Recorded data:

Background: an optimization exercise with open tools, aiming at small area, a short achievable clock period and few clock cycles per item. Do not read the settings as production practice. RTL that was checked went through simulation tests only; none was proved equivalent to the original. Power is estimated from default activity; no workload was simulated.

run P:
Design servo_slew_limited_pwm_top, start of the top module:
module servo_slew_limited_pwm_top #(
  parameter int CHANNELS = 5
) (
  input  logic               clk,
  input  logic               rst_n,
  input  logic               in_valid,
  output logic               in_ready,
  input  logic               in_op,
  input  logic [2:0]         in_channel,
  input  logic signed [11:0] in_target_pos,
  input  logic [11:0]        in_step_limit,
  input  logic               in_enable_req,
  input  logic [4:0]         in_pins_low,
  output logic               out_valid,
  input  logic               out_ready,
  output logic [2:0]         out_channel,
  output logic               out_pwm_write,
  output logic [11:0]        out_pwm_value,
  output logic               out_last,
  input  logic               cfg_we,
  input  logic [1:0]         cfg_index,
  input  logic [11:0]        cfg_wdata
);
  logic [11:0] gain_r;
  logic [11:0] mid_r;
  logic [2:0]  n_r;       
  always_ff @(posedge clk) begin
    if (!rst_n) begin
      gain_r <= sslp_pkg::GAIN_RST;
      mid_r  <= sslp_pkg::MID_RST;
      n_r    <= sslp_pkg::CHAN_USE_RST;
    end else if (cfg_we) begin
      case (cfg_index)
        sslp_pkg::CFG_PULSE_GAIN: gain_r <= cfg_wdata;
        sslp_pkg::CFG_PULSE_MID:  mid_r  <= cfg_wdata;
        sslp_pkg::CFG_CHAN_USE:   n_r    <= (cfg_wdata[2:0] > 3'd5) ? 3'd5 : cfg_wdata[2:0];
        default: ;
      endcase
    end
  end
  logic [2:0] h;   
  always_ff @(posedge clk) begin
    if (!rst_n)       h <= 3'd0;
    else if (h == 3'd4) h <= 3'd0;
    else              h <= h + 3'd1;
  end
  logic               q0_v, q0_op, q0_en, q0_pre;    
  logic [2:0]         q0_ch;
  logic signed [11:0] q0_tgt;
  logic [5:0]         q0_lq;
  logic [6:0]         q0_llo;
  logic               q1_v, q1_op, q1_en;
  ...
For scale: ~2,500 cells after synthesis, roughly 420 flip-flops, about 72 I/O pins, ~0.025 mm² of cells after synthesis.
==> flow/config.mk <==
export PLATFORM = sky130hd
export DESIGN_NAME = servo_slew_limited_pwm_top
export DESIGN_NICKNAME = servo_slew_limited_pwm_top
export VERILOG_FILES = /design/flow/design.v
export SDC_FILE = /design/flow/constraint.sdc
export NUM_CORES = 4
export LEC_CHECK = 0
export CAP_MARGIN = 20
export CORE_MARGIN = 2
export CORE_UTILIZATION = 55
export SETUP_SLACK_MARGIN = 5
export SLEW_MARGIN = 20
==> flow/constraint.sdc <==
create_clock -name core_clock -period 11.0 [get_ports {clk}]
set_input_delay 2.2000 -clock core_clock [delete_from_list [all_inputs] [get_ports {clk}]]
set_output_delay 2.2000 -clock core_clock [all_outputs]
set_load 0.01 [all_outputs]
run.sh (not shown) runs the stock make flow with config.mk's settings and CLKGATE_MAP_FILE= SYNTH_SCRIPT=/design/flow/synth_recipe.tcl, a recipe that flattens the netlist after the stock synthesis.
Per the final summary, run P finished and its layout is clean on timing, DRC and antenna.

**EXERCISE DIRECTIONS**
Search the lines above for the string "after" and copy each line that has it.

**EXERCISE RESPONSE**
For scale: ~2,500 cells after synthesis, roughly 420 flip-flops, about 72 I/O pins, ~0.025 mm² of cells after synthesis.
run.sh (not shown) runs the stock make flow with config.mk's settings and CLKGATE_MAP_FILE= SYNTH_SCRIPT=/design/flow/synth_recipe.tcl, a recipe that flattens the netlist after the stock synthesis.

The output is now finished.